**Aim of the exercise**
Among the entries, find the lines with the string "busy" and report them.

(Items listed in a dataset)
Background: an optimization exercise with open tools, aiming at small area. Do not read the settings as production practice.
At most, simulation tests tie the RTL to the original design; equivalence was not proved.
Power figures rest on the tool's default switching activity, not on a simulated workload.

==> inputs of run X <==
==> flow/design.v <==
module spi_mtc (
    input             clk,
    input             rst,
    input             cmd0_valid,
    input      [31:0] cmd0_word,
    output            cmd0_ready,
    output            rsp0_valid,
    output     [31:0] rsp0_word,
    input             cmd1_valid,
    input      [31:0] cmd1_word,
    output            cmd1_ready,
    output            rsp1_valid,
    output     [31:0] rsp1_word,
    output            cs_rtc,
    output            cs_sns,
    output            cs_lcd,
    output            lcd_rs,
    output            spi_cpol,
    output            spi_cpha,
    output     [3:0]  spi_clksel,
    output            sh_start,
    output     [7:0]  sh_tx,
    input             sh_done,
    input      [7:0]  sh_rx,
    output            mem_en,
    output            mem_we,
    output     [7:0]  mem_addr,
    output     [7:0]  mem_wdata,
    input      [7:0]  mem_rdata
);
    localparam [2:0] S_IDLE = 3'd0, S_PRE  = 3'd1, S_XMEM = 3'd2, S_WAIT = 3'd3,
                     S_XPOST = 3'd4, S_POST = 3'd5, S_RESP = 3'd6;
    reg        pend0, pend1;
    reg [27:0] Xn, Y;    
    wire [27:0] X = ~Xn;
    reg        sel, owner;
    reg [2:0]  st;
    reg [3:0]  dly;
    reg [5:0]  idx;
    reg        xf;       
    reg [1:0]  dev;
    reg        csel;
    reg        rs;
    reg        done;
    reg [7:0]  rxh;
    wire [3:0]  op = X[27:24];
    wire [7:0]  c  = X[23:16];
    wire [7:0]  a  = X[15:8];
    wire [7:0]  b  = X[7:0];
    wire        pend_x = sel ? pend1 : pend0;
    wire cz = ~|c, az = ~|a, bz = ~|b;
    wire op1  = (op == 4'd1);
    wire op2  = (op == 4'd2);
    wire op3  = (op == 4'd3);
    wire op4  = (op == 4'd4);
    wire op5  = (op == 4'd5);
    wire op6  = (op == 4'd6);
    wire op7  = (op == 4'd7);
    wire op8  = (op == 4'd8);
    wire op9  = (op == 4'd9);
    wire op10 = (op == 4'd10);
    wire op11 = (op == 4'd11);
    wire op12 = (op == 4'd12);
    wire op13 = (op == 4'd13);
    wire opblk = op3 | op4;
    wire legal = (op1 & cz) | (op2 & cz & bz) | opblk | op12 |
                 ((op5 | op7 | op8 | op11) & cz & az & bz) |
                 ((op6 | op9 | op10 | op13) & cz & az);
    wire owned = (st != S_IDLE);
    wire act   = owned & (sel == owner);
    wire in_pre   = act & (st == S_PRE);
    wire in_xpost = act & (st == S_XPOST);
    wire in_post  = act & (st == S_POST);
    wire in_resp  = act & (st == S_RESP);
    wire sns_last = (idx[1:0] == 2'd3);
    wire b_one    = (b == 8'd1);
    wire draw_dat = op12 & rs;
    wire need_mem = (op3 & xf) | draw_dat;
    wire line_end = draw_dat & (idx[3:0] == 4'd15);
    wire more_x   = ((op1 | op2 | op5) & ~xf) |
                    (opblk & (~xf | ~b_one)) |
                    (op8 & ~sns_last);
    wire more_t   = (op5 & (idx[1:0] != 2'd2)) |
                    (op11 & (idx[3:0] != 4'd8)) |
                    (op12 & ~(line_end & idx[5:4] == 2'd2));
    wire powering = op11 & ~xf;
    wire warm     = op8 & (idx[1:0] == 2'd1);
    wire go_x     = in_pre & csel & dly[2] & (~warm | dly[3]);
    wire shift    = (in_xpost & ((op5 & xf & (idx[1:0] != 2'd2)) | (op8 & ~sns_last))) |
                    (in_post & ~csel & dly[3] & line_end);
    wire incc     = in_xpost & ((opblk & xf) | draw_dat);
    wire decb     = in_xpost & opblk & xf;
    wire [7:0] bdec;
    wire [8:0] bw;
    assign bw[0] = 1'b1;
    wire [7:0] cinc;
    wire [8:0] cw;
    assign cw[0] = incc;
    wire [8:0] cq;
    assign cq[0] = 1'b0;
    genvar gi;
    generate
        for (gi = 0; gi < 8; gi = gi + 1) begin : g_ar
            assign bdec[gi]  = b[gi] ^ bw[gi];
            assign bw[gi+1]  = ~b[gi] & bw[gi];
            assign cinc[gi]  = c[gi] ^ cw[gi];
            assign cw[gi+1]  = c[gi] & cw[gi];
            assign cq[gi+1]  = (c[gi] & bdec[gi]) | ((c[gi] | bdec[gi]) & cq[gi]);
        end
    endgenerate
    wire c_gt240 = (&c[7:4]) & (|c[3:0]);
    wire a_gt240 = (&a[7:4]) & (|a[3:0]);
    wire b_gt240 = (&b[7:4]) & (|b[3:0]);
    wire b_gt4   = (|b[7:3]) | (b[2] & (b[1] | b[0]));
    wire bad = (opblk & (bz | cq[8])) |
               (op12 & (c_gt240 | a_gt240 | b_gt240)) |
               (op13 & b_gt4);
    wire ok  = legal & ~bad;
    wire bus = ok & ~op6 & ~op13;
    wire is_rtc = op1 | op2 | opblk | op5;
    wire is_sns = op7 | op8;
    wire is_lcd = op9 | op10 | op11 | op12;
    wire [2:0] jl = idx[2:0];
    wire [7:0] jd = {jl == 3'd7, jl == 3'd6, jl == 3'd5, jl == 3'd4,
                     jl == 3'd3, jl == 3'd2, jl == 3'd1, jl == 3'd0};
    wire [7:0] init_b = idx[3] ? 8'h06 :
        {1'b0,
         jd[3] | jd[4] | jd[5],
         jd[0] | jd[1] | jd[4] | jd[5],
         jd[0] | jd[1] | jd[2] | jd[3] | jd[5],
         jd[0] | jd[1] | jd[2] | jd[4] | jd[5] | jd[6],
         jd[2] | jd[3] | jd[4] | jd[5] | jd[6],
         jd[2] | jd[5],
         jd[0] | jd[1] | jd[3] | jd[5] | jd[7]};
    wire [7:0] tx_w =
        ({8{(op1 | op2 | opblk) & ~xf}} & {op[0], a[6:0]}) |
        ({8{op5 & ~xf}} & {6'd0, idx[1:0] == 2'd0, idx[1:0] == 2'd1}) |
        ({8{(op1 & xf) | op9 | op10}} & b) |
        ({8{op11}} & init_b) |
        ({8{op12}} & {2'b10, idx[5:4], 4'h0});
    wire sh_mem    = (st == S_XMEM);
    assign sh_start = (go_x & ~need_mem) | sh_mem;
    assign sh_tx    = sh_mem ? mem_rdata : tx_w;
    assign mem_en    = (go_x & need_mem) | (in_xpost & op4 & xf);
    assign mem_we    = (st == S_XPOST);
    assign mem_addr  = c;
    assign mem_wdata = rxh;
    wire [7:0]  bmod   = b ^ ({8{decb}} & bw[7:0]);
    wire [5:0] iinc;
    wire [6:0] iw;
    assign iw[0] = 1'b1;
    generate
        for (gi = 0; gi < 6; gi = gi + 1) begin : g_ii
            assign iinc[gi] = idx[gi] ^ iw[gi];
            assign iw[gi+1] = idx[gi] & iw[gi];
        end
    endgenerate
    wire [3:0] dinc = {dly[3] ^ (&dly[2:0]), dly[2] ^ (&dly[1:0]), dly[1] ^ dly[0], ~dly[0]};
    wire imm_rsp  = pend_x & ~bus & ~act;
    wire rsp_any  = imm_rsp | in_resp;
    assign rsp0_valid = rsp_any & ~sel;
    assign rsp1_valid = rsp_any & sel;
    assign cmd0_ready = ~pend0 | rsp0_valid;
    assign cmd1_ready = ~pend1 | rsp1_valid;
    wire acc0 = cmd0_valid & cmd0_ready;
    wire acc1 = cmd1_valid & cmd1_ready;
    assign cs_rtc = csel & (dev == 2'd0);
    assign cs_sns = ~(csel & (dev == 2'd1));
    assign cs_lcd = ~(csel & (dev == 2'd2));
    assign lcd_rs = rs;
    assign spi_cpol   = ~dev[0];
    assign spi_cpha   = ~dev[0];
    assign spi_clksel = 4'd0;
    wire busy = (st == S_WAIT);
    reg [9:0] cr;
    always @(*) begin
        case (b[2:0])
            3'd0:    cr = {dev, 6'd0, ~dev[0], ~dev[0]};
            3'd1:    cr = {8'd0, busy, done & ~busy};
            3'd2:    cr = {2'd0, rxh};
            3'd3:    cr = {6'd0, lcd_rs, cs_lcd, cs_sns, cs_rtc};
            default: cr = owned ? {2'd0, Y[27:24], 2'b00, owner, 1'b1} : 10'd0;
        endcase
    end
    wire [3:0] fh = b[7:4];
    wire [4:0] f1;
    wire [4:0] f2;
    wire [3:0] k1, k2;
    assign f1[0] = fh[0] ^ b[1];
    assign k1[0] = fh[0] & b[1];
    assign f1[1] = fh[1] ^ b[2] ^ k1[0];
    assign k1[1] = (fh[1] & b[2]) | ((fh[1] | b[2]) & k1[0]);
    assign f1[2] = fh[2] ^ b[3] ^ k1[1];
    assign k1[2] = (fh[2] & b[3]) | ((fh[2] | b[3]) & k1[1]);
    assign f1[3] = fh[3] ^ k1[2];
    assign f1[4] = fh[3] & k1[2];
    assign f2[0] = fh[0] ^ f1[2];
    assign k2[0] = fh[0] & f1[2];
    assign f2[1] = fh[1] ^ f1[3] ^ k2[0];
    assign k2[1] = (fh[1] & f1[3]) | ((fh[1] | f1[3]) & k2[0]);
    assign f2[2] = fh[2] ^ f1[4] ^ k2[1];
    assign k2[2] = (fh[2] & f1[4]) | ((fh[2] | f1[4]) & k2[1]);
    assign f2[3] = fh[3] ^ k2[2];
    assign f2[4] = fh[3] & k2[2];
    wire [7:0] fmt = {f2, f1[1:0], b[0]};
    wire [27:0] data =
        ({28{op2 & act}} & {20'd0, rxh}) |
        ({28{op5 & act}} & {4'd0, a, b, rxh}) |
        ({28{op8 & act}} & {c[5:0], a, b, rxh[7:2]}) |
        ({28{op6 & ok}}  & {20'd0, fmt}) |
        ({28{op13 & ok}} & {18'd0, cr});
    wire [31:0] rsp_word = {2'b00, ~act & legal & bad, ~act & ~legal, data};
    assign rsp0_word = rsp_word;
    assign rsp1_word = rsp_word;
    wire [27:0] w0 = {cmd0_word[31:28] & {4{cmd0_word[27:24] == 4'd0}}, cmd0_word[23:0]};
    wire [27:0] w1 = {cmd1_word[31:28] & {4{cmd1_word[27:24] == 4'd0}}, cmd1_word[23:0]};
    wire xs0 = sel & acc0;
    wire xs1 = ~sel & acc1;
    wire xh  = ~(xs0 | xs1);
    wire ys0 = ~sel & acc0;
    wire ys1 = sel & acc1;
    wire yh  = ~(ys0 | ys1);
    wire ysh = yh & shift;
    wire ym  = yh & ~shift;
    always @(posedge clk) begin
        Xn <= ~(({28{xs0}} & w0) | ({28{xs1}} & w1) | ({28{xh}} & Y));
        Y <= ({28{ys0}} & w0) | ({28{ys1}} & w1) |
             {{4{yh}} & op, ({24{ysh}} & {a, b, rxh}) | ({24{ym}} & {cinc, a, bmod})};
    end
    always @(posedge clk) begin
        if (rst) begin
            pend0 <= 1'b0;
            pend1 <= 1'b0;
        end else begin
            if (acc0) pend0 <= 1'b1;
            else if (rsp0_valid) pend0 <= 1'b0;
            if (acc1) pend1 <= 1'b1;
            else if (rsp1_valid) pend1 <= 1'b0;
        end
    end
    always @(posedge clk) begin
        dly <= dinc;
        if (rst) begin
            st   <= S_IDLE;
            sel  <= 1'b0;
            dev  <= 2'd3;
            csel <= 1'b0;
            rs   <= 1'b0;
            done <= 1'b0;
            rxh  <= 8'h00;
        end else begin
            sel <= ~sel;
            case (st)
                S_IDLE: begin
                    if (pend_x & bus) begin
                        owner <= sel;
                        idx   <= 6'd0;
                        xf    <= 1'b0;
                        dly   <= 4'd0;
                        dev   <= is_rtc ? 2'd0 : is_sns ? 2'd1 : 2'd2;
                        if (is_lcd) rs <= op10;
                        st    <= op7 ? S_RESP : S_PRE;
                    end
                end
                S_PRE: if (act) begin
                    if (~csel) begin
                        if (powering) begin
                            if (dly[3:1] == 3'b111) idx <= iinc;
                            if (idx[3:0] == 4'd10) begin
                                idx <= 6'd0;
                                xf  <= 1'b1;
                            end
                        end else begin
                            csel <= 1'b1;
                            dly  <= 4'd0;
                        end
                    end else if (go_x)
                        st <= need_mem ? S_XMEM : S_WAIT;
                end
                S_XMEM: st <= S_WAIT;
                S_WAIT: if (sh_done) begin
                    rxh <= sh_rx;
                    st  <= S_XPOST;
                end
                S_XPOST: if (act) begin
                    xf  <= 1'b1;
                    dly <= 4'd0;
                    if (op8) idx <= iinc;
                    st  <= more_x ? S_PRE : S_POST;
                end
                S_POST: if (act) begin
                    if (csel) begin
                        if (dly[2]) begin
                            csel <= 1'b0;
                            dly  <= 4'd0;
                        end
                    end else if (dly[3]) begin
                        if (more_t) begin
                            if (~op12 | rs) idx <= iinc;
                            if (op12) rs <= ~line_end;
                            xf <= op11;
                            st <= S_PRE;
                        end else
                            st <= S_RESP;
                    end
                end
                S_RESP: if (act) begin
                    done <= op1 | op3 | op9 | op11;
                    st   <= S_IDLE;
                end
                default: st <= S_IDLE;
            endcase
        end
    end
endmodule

**Solution to the exercise**
    wire busy = (st == S_WAIT);
            3'd1:    cr = {8'd0, busy, done & ~busy};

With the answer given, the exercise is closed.